There was too an enormous response to Lauren Booth, who complained of the BBC coverage which had again and again broadcast the same lies from the same Israeli apologist. As a story in the morning's Guardian by Robert Booth had made clear the post-mortem findings are simply not consistent with the Israeli account but the multiple shootings in the head at close range back up the reports we heard from several of those who were there of more or less random executions by some of the boarding troops.
I was not surprised but highly disappointed to hear on the news later in the day the BBC report that 2,000 people took part in the event; my own estimate was at least 10,000 and probably rather more. This is not an isolated error - there is a consistent policy by the BBC to play down the scale of protest. Occasionally they get caught out, as in the photographers demonstration in Trafalgar Square where it was possible to actually count people in the photographs, and the BBC figure was clearly shown to be less than a fifth of the actual number present. But just why does the BBC continue to lie like this?

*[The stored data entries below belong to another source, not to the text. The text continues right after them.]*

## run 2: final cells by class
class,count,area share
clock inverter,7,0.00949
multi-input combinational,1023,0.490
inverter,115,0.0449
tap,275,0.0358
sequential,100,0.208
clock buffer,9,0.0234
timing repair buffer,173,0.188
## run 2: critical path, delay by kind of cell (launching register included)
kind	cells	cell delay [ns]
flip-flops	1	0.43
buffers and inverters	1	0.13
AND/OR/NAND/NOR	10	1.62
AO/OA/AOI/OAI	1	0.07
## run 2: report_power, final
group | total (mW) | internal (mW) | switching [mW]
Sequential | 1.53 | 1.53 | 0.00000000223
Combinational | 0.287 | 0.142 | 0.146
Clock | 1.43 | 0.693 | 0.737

There were calls for international action against Israel over these and other crimes against the Palestinian people, including the closing of the Israeli embassy and the ending of their preferential trade agreement with the EU.
Several speakers compared the incident in international waters in which one US citizen, Furkan Dogan, and nine Turkish citizens - Ibrahim Bilgen, Ali HaydarBengi, Cevdet Kiliçlar, Çetin Topçuoglu, Necdet Yildirim, Fahri Yaldiz, Cengiz Songür and Cengiz Akyüz - were murdered with the massacre at Sharpeville which was a turning point in the South African freedom struggle. And many of them noted that although it was a great advance that a UK prime minister was calling for the lifting of the blockade it was only a first step.
George Galloway, speaking just before the rally due to a close with a period of silence to honour the dead announced that there would be a concerted breach of the blockade on a large scale after Ramadan ends in early September, with both a land-based convoy and a further flotilla. After the killings on the Mavi Marmara it seems to be a movement that is unstoppable.